◆ **PROBLEM REQUIREMENTS**
Pull every line of the entries that has the word "rest".

SUPPLIED DATA: Begin

--- src/rtl/mem_access_pkg.sv ---
`default_nettype none
// ============================================================================
// Module      : mem_access_pkg
// Description : Shared types and helpers for the memory access controller:
//               access size codes, controller state encoding, access byte
//               count, load-result extension and lane byte-enable mask.
// Revision    : 1.0 - initial release
// ============================================================================
package mem_access_pkg;

    typedef enum logic [1:0] {
        SZ_B = 2'd0,
        SZ_H = 2'd1,
        SZ_W = 2'd2,
        SZ_D = 2'd3
    } size_e;

    typedef enum logic [2:0] {
        ST_IDLE   = 3'd0,
        ST_LOOKUP = 3'd1,
        ST_MREAD  = 3'd2,
        ST_MCAPT  = 3'd3,
        ST_FILL   = 3'd4,
        ST_MWRITE = 3'd5,
        ST_DONE   = 3'd6
    } state_e;

    // Number of bytes touched by an access of size code lim (1, 2, 4 or 8).
    function automatic logic [3:0] bytes_of(input logic [1:0] lim);
        return 4'd1 << lim;
    endfunction

    // Keep the low 2^lim bytes of data and fill the rest with zeros, or with
    // copies of the access's top bit when sgn is set.
    function automatic logic [63:0] extend(input logic [63:0] data,
                                           input logic [1:0]  lim,
                                           input logic        sgn);
        logic [63:0] r;
        case (lim)
            SZ_B:    r = {{56{sgn & data[7]}},  data[7:0]};
            SZ_H:    r = {{48{sgn & data[15]}}, data[15:0]};
            SZ_W:    r = {{32{sgn & data[31]}}, data[31:0]};
            default: r = data;
        endcase
        return r;
    endfunction

    // Byte enables for one beat of a bus mem_bytes wide. Accesses at least
    // as wide as the bus enable every lane; narrower ones enable their own
    // bytes starting at the lane the address falls in.
    function automatic logic [7:0] lane_mask(input logic [2:0] addr_lo,
                                             input logic [1:0] lim,
                                             input logic [3:0] mem_bytes);
        logic [3:0] n;
        logic [2:0] lane;
        logic [7:0] full;
        logic [7:0] part;
        n    = bytes_of(lim);
        lane = addr_lo & 3'(mem_bytes - 4'd1);
        full = 8'hFF >> (4'd8 - mem_bytes);
        part = 8'hFF >> (4'd8 - n);
        return (n >= mem_bytes) ? full : (part << lane);
    endfunction

endpackage
`default_nettype wire

--- src/rtl/mem_access_controller_beat_port.sv ---
`default_nettype none
// ============================================================================
// Module      : mem_beat_port
// Description : Beat sequencer for the memory port. Holds MRE/MWE, MADDR,
//               MBE and the MDOUT slice stable until MRDY, counts beats,
//               and times out a beat that waits TIMEOUT cycles for MRDY.
// Ports       : i_start/i_write/i_addr/i_lim/i_wdata  - begin an access
//               i_next                                - issue next read beat
//               i_mrdy/i_mdin                         - memory handshake/data
//               o_mre/o_mwe/o_maddr/o_mbe/o_mdout     - memory request
//               o_rdata  - read lanes shifted down to byte 0
//               o_beat/o_last/o_accept/o_timeout      - sequencing status
// Revision    : 1.0 - initial release
// ============================================================================
module mem_beat_port
    import mem_access_pkg::*;
#(
    parameter int XLEN      = 32,
    parameter int ADDR_W    = 32,
    parameter int MEM_BYTES = 1,
    parameter int TIMEOUT   = 255
) (
    input  logic                   i_clk,
    input  logic                   i_rst_n,
    input  logic                   i_start,
    input  logic                   i_write,
    input  logic [ADDR_W-1:0]      i_addr,
    input  logic [1:0]             i_lim,
    input  logic [XLEN-1:0]        i_wdata,
    input  logic                   i_next,
    input  logic                   i_mrdy,
    input  logic [8*MEM_BYTES-1:0] i_mdin,
    output logic                   o_mre,
    output logic                   o_mwe,
    output logic [ADDR_W-1:0]      o_maddr,
    output logic [MEM_BYTES-1:0]   o_mbe,
    output logic [8*MEM_BYTES-1:0] o_mdout,
    output logic [8*MEM_BYTES-1:0] o_rdata,
    output logic [3:0]             o_beat,
    output logic                   o_last,
    output logic                   o_accept,
    output logic                   o_timeout
);

    localparam int MW    = 8 * MEM_BYTES;
    localparam int CNT_W = $clog2(TIMEOUT + 1);

    logic                 r_mre;
    logic                 r_mwe;
    logic [ADDR_W-1:0]    r_maddr;
    logic [MEM_BYTES-1:0] r_mbe;
    logic [MW-1:0]        r_mdout;
    logic [XLEN-1:0]      r_wdata;
    logic [2:0]           r_lane;
    logic [3:0]           r_beat;
    logic [3:0]           r_nbeats;
    logic [CNT_W-1:0]     r_cnt;

    logic                 w_strobe;
    logic [3:0]           w_n;
    logic [3:0]           w_nbeats;
    logic [2:0]           w_lane;
    logic [ADDR_W-1:0]    w_base;
    logic [MEM_BYTES-1:0] w_mask;
    logic [MW-1:0]        w_wd0;

    assign w_strobe  = r_mre | r_mwe;
    assign o_accept  = w_strobe & i_mrdy;
    assign o_timeout = w_strobe & ~i_mrdy & (r_cnt == CNT_W'(TIMEOUT - 1));
    assign o_last    = (r_beat == (r_nbeats - 4'd1));
    assign o_beat    = r_beat;
    assign o_rdata   = i_mdin >> {r_lane, 3'b000};

    // Sub-beat accesses use the lane-aligned base and a shifted lane; wider
    // accesses are aligned by construction so the lane is always zero.
    assign w_n      = bytes_of(i_lim);
    assign w_nbeats = (w_n > 4'(MEM_BYTES)) ? (w_n / 4'(MEM_BYTES)) : 4'd1;
    assign w_lane   = i_addr[2:0] & 3'(MEM_BYTES - 1);
    assign w_base   = i_addr & ~ADDR_W'(MEM_BYTES - 1);
    assign w_mask   = MEM_BYTES'(lane_mask(i_addr[2:0], i_lim, 4'(MEM_BYTES)));
    assign w_wd0    = MW'(i_wdata) << {w_lane, 3'b000};

    always_ff @(posedge i_clk or negedge i_rst_n) begin
        if (!i_rst_n) begin
            r_mre    <= 1'b0;
            r_mwe    <= 1'b0;
            r_maddr  <= '0;
            r_mbe    <= '0;
            r_mdout  <= '0;
            r_wdata  <= '0;
            r_lane   <= '0;
            r_beat   <= '0;
            r_nbeats <= '0;
            r_cnt    <= '0;
        end else if (i_start) begin
            r_mre    <= ~i_write;
            r_mwe    <= i_write;
            r_maddr  <= w_base;
            r_mbe    <= w_mask;
            r_mdout  <= i_write ? w_wd0 : '0;
            r_wdata  <= i_wdata;
            r_lane   <= w_lane;
            r_beat   <= 4'd0;
            r_nbeats <= w_nbeats;
            r_cnt    <= '0;
        end else if (i_next) begin
            r_mre   <= 1'b1;
            r_maddr <= r_maddr + ADDR_W'(MEM_BYTES);
            r_beat  <= r_beat + 4'd1;
            r_cnt   <= '0;
        end else if (o_accept) begin
            r_cnt <= '0;
            if (r_mwe && !o_last) begin
                // Store beats run back to back: the next slice goes out
                // on the cycle after the previous one was accepted.
                r_maddr <= r_maddr + ADDR_W'(MEM_BYTES);
                r_mdout <= MW'(r_wdata >> MW);
                r_wdata <= r_wdata >> MW;
                r_beat  <= r_beat + 4'd1;
            end else begin
                // Reads keep the beat index so the capture lands in the
                // right slot; the controller asks for the next beat.
                r_mre <= 1'b0;
                r_mwe <= 1'b0;
            end
        end else if (o_timeout) begin
            r_mre <= 1'b0;
            r_mwe <= 1'b0;
            r_cnt <= '0;
        end else if (w_strobe) begin
            r_cnt <= r_cnt + 1'b1;
        end
    end

    assign o_mre   = r_mre;
    assign o_mwe   = r_mwe;
    assign o_maddr = r_maddr;
    assign o_mbe   = r_mbe;
    assign o_mdout = r_mdout;

endmodule
`default_nettype wire

--- src/rtl/mem_access_controller.sv ---
`default_nettype none
// ============================================================================
// Module      : mem_access_controller
// Description : Load/store controller between the CPU LSU, a lookup cache
//               and a beat-based memory port. Loads try the cache first and
//               fill it on a miss; stores write through to cache and memory.
// Ports       : i_we/i_rreq/i_addr/i_din/i_lim/i_signed - CPU request
//               o_busy/o_rdy/o_err/o_dout                - CPU response
//               i_found/i_cdout/o_cdin/o_cwe             - cache interface
//               o_maddr/o_mre/o_mwe/o_mbe/o_mdout/i_mdin/i_mrdy - memory
// Revision    : 1.0 - initial release
// ============================================================================
module mem_access_controller
    import mem_access_pkg::*;
#(
    parameter int XLEN      = 32,
    parameter int ADDR_W    = 32,
    parameter int MEM_BYTES = 1,
    parameter int TIMEOUT   = 255
) (
    input  logic                   i_clk,
    input  logic                   i_rst_n,
    input  logic                   i_we,
    input  logic                   i_rreq,
    input  logic [ADDR_W-1:0]      i_addr,
    input  logic [XLEN-1:0]        i_din,
    input  logic [1:0]             i_lim,
    input  logic                   i_signed,
    output logic                   o_busy,
    output logic                   o_rdy,
    output logic                   o_err,
    output logic [XLEN-1:0]        o_dout,
    input  logic                   i_found,
    input  logic [XLEN-1:0]        i_cdout,
    output logic [XLEN+2:0]        o_cdin,
    output logic                   o_cwe,
    output logic [ADDR_W-1:0]      o_maddr,
    output logic                   o_mre,
    output logic                   o_mwe,
    output logic [MEM_BYTES-1:0]   o_mbe,
    output logic [8*MEM_BYTES-1:0] o_mdout,
    input  logic [8*MEM_BYTES-1:0] i_mdin,
    input  logic                   i_mrdy
);

    localparam int MW = 8 * MEM_BYTES;

    state_e            r_state;
    logic              r_busy;
    logic              r_rdy;
    logic              r_err;
    logic              r_cwe;
    logic [XLEN+2:0]   r_cdin;
    logic [XLEN-1:0]   r_dout;
    logic [XLEN-1:0]   r_buf;
    logic [ADDR_W-1:0] r_addr;
    logic [1:0]        r_lim;
    logic              r_signed;

    logic              w_illegal;
    logic [3:0]        w_n;
    logic [XLEN-1:0]   w_din_masked;
    logic [XLEN-1:0]   w_ext;
    logic              w_start;
    logic              w_start_wr;
    logic [ADDR_W-1:0] w_p_addr;
    logic [1:0]        w_p_lim;
    logic              w_next;
    logic [MW-1:0]     w_rdata;
    logic [3:0]        w_beat;
    logic [6:0]        w_cap_sh;
    logic              w_last;
    logic              w_accept;
    logic              w_timeout;

    assign w_n          = bytes_of(i_lim);
    assign w_illegal    = (|(i_addr[3:0] & (w_n - 4'd1))) ||
                          ((i_lim == SZ_D) && (XLEN == 32));
    assign w_din_masked = XLEN'(extend(64'(i_din), i_lim, 1'b0));
    assign w_ext        = XLEN'(extend(64'(r_buf), r_lim, r_signed));

    // Stores start the memory port straight from IDLE using the live request;
    // loads start it from LOOKUP on a miss using the latched request.
    assign w_start_wr = (r_state == ST_IDLE);
    assign w_start    = ((r_state == ST_IDLE) && i_we && !w_illegal) ||
                        ((r_state == ST_LOOKUP) && !i_found);
    assign w_p_addr   = w_start_wr ? i_addr : r_addr;
    assign w_p_lim    = w_start_wr ? i_lim : r_lim;
    assign w_next     = (r_state == ST_MCAPT) && !w_last;
    assign w_cap_sh   = 7'(w_beat) * 7'(MW);

    mem_beat_port #(
        .XLEN      (XLEN),
        .ADDR_W    (ADDR_W),
        .MEM_BYTES (MEM_BYTES),
        .TIMEOUT   (TIMEOUT)
    ) u_beat_port (
        .i_clk     (i_clk),
        .i_rst_n   (i_rst_n),
        .i_start   (w_start),
        .i_write   (w_start_wr),
        .i_addr    (w_p_addr),
        .i_lim     (w_p_lim),
        .i_wdata   (w_din_masked),
        .i_next    (w_next),
        .i_mrdy    (i_mrdy),
        .i_mdin    (i_mdin),
        .o_mre     (o_mre),
        .o_mwe     (o_mwe),
        .o_maddr   (o_maddr),
        .o_mbe     (o_mbe),
        .o_mdout   (o_mdout),
        .o_rdata   (w_rdata),
        .o_beat    (w_beat),
        .o_last    (w_last),
        .o_accept  (w_accept),
        .o_timeout (w_timeout)
    );

    always_ff @(posedge i_clk or negedge i_rst_n) begin
        if (!i_rst_n) begin
            r_state  <= ST_IDLE;
            r_busy   <= 1'b0;
            r_rdy    <= 1'b0;
            r_err    <= 1'b0;
            r_cwe    <= 1'b0;
            r_cdin   <= '0;
            r_dout   <= '0;
            r_buf    <= '0;
            r_addr   <= '0;
            r_lim    <= '0;
            r_signed <= 1'b0;
        end else begin
            r_rdy <= 1'b0;
            r_err <= 1'b0;
            r_cwe <= 1'b0;
            case (r_state)
                ST_IDLE: begin
                    if (i_we || i_rreq) begin
                        r_busy   <= 1'b1;
                        r_addr   <= i_addr;
                        r_lim    <= i_lim;
                        r_signed <= i_signed;
                        if (w_illegal) begin
                            r_state <= ST_DONE;
                            r_rdy   <= 1'b1;
                            r_err   <= 1'b1;
                        end else if (i_we) begin
                            // Write-through: the cache sees the store at once.
                            r_state <= ST_MWRITE;
                            r_cwe   <= 1'b1;
                            r_cdin  <= {i_signed, i_lim, w_din_masked};
                        end else begin
                            r_state <= ST_LOOKUP;
                            r_cdin  <= {i_signed, i_lim, {XLEN{1'b0}}};
                            r_buf   <= '0;
                        end
                    end
                end
                ST_LOOKUP: begin
                    if (i_found) begin
                        r_dout  <= i_cdout;
                        r_state <= ST_DONE;
                        r_rdy   <= 1'b1;
                    end else begin
                        r_state <= ST_MREAD;
                    end
                end
                ST_MREAD: begin
                    if (w_accept) begin
                        r_state <= ST_MCAPT;
                    end else if (w_timeout) begin
                        r_state <= ST_DONE;
                        r_rdy   <= 1'b1;
                        r_err   <= 1'b1;
                    end
                end
                ST_MCAPT: begin
                    // Read data arrives the cycle after MRDY.
                    r_buf   <= r_buf | (XLEN'(w_rdata) << w_cap_sh);
                    r_state <= w_last ? ST_FILL : ST_MREAD;
                end
                ST_FILL: begin
                    r_dout  <= w_ext;
                    r_cwe   <= 1'b1;
                    r_cdin  <= {r_signed, r_lim, w_ext};
                    r_state <= ST_DONE;
                    r_rdy   <= 1'b1;
                end
                ST_MWRITE: begin
                    if (w_accept && w_last) begin
                        r_state <= ST_DONE;
                        r_rdy   <= 1'b1;
                    end else if (w_timeout) begin
                        r_state <= ST_DONE;
                        r_rdy   <= 1'b1;
                        r_err   <= 1'b1;
                    end
                end
                ST_DONE: begin
                    r_state <= ST_IDLE;
                    r_busy  <= 1'b0;
                end
                default: begin
                    r_state <= ST_IDLE;
                    r_busy  <= 1'b0;
                end
            endcase
        end
    end

    assign o_busy = r_busy;
    assign o_rdy  = r_rdy;
    assign o_err  = r_err;
    assign o_cwe  = r_cwe;
    assign o_cdin = r_cdin;
    assign o_dout = r_dout;

endmodule
`default_nettype wire
--- config.mk ---
export PLATFORM = sky130hd
export DESIGN_NAME = mem_access_controller
export DESIGN_NICKNAME = d
export VERILOG_FILES = /design/src/rtl/mem_access_pkg.sv /design/src/rtl/mem_access_controller_beat_port.sv /design/src/rtl/mem_access_controller.sv
export SDC_FILE = /design/constraint.sdc
export NUM_CORES = 1
export LEC_CHECK = 0
export BUFFER_PORTS_ARGS = -buffer_cell sky130_fd_sc_hd__buf_2
export CAP_MARGIN = 20
export CORE_UTILIZATION = 51
export CTS_CLUSTER_DIAMETER = 150
export DETAILED_ROUTE_END_ITERATION = 8
export PLACE_DENSITY = 0.75
export SYNTH_ARGS = -nofsm -noshare
export SYNTH_HDL_FRONTEND = slang
export SYNTH_HIERARCHICAL = 1
export SYNTH_SLANG_ARGS = --single-unit
export TNS_END_PERCENT = 1
--- constraint.sdc ---
create_clock -name i_clk -period 3.2 [get_ports i_clk]
set_input_delay 0.48 -clock i_clk [delete_from_list [all_inputs] [get_ports i_clk]]
set_output_delay 0.48 -clock i_clk [all_outputs]
set_load 0.02 [all_outputs]
Yosys cells after proc, flatten, opt, wreduce, memory -nomap -nowiden
Cells that the tools add are included.
{ "word_totals": {"register_bits": 232, "output_inout_bits": 114, "wordCells": 166} }
{ "classes": {"muxes": 69, "n_addsub": 6, "bitwise_logic": 11, "reduce_logical": 36, "n_eq_ne": 18, "n_lt_le_gt_ge": 2, "shifts": 4} }
{ "op_table": {"columns": ["operator", "n"], "rows": [
  ["$mux W32", 14],
  ["$pmux W32 S2", 3],
  ["$pmux W32 S3", 1],
  ["$mux W8", 10],
  ["$mux W35", 2],
  ["$pmux W35 S2", 1],
  ["$add A32 B1 Y32 const B", 1],
  ["$or A32 B32 Y32", 1],
  ["$shl A8 B7 Y32", 1],
  ["$mux W3", 8],
  ["$mux W4", 5],
  ["$mux W1", 19],
  ["$pmux W3 S6", 1],
  ["$reduce_and A2 Y1", 5],
  ["$reduce_bool A2 Y1", 5],
  ["$reduce_and A3 Y1", 3],
  ["$reduce_bool A3 Y1", 3],
  ["$add A8 B1 Y8 const B", 1],
  ["$eq A8 B8 Y1 const B", 1],
  ["$ne A2 B2 Y1 const B", 4],
  ["$shl A1 B2 Y4 const A", 2],
  ["$shr A8 B4 Y1 const A", 1],
  ["$sub A4 B1 Y4 const B", 2],
  ["$eq A3 B2 Y1 const B", 2],
  ["30 further kinds", 50]
]} }

Longest topological paths before layout
Gate-level depths: netlist of run 1.
{ "logic_depth": {"word_depth": 10, "mapped_depth": 14} }

Cells and area by module
Netlist of run 1, hierarchy kept.
{ "by_module_without_submodules": {"columns": ["module", "area_per_inst_um2", "instances", "seq_area_each_um2", "cells_per_inst"], "rows": [
  ["mem_access_controller", 7419.6, 1, 3528.4, 663],
  ["mem_beat_port", 4653.2, 1, 2077.0, 506]
]} }

Worst setup path before layout of run 1
OpenSTA, ideal clock, no wires.
{ "synth_timing": {"kind": "register to register", "startpoint": "register u_beat_port.r_nbeats[0]", "endpoint": "register u_beat_port.r_maddr[24] (netlist: u_beat_port/o_maddr[24])", "required_time_ps": 3118, "n_path_buf": 1, "arrival_time_ps": 3226, "stages_incl_launch_ff": 12, "path_slack_ps": -108, "path_cell_list": "dfrtp_1 inv_1 ha_1 xnor3_1 nor3b_2 and2_1 nor3b_1 nand2b_1 o31ai_2 buf_2 or4_1 a31oi_1"} }
{ "synth_between": {"elab_chain_len": 6} }
{ "synth_rtl": {"columns": ["item", "line", "rtl"], "rows": [
  ["start: declaration", "mem_access_controller_beat_port.sv:56", "logic [3:0] r_nbeats;"],
  ["start signal: assignment", "mem_access_controller_beat_port.sv:104", "r_nbeats <= w_nbeats;"],
  ["$sub A4 B1 Y4 *", "mem_access_controller_beat_port.sv:70", "assign o_last = (r_beat == (r_nbeats - 4'd1));"],
  ["$eq A4 B4 Y1 *", "mem_access_controller_beat_port.sv:70", null],
  ["via w_last", "mem_access_controller.sv:72", "logic w_last;"],
  ["$logic_not A1 Y1 *", "mem_access_controller.sv:89", "assign w_next = (r_state == ST_MCAPT) && !w_last;"],
  ["$logic_and A1 B1 Y1 *", "mem_access_controller.sv:89", null],
  ["via w_next", "mem_access_controller.sv:68", "logic w_next;"],
  ["$reduce_bool A3 Y1 (no line) or $mux W32 (tied branches)", null, null],
  ["$reduce_and A2 Y1 (no line) or $mux W32 (tied branches)", null, null],
  ["end signal: assignment", "mem_access_controller_beat_port.sv:98", "r_maddr <= w_base;"],
  ["end signal: assignment", "mem_access_controller_beat_port.sv:108", "r_maddr <= r_maddr + ADDR_W'(MEM_BYTES);"],
  ["end signal: assignment", "mem_access_controller_beat_port.sv:116", "r_maddr <= r_maddr + ADDR_W'(MEM_BYTES);"],
  ["end: declaration", "mem_access_controller_beat_port.sv:50", "logic [ADDR_W-1:0] r_maddr;"]
]} }
Mark *: on every way through the listed nets, which the timed path passes. The rest lies on a longest branch.
A chain may end at the register's enable or synchronous reset.

Worst setup path in the final report of run 1
{ "layout_timing": {"startpoint": "register u_beat_port.r_nbeats[0]", "endpoint": "register u_beat_port.r_maddr[10] (netlist: u_beat_port/o_maddr[10])"} }
The elaborated chain is that of the path after synthesis.

==> results of run 1 <==
==> path summary, 6_finish.rpt <==
check                                         from                 endpoint  slack (ps)  depth (start not counted)
hold / removal                            i_din[1]   u_beat_port/o_mdout[1]         210                          3
setup reg to reg           u_beat_port/r_nbeats[0]  u_beat_port/o_maddr[10]         150                         11
min in group asynchronous                  i_rst_n                o_dout[9]         490                          2
setup / recovery           u_beat_port/r_nbeats[0]  u_beat_port/o_maddr[10]         150                         11
max in group asynchronous                  i_rst_n  u_beat_port/o_maddr[16]        1940                          3
hold reg to reg                  u_beat_port/o_mbe        u_beat_port/o_mbe         470                          1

SUPPLIED DATA: End

◆ **RESPONSE TO THIS EXERCISE**
    // Keep the low 2^lim bytes of data and fill the rest with zeros, or with
Mark *: on every way through the listed nets, which the timed path passes. The rest lies on a longest branch.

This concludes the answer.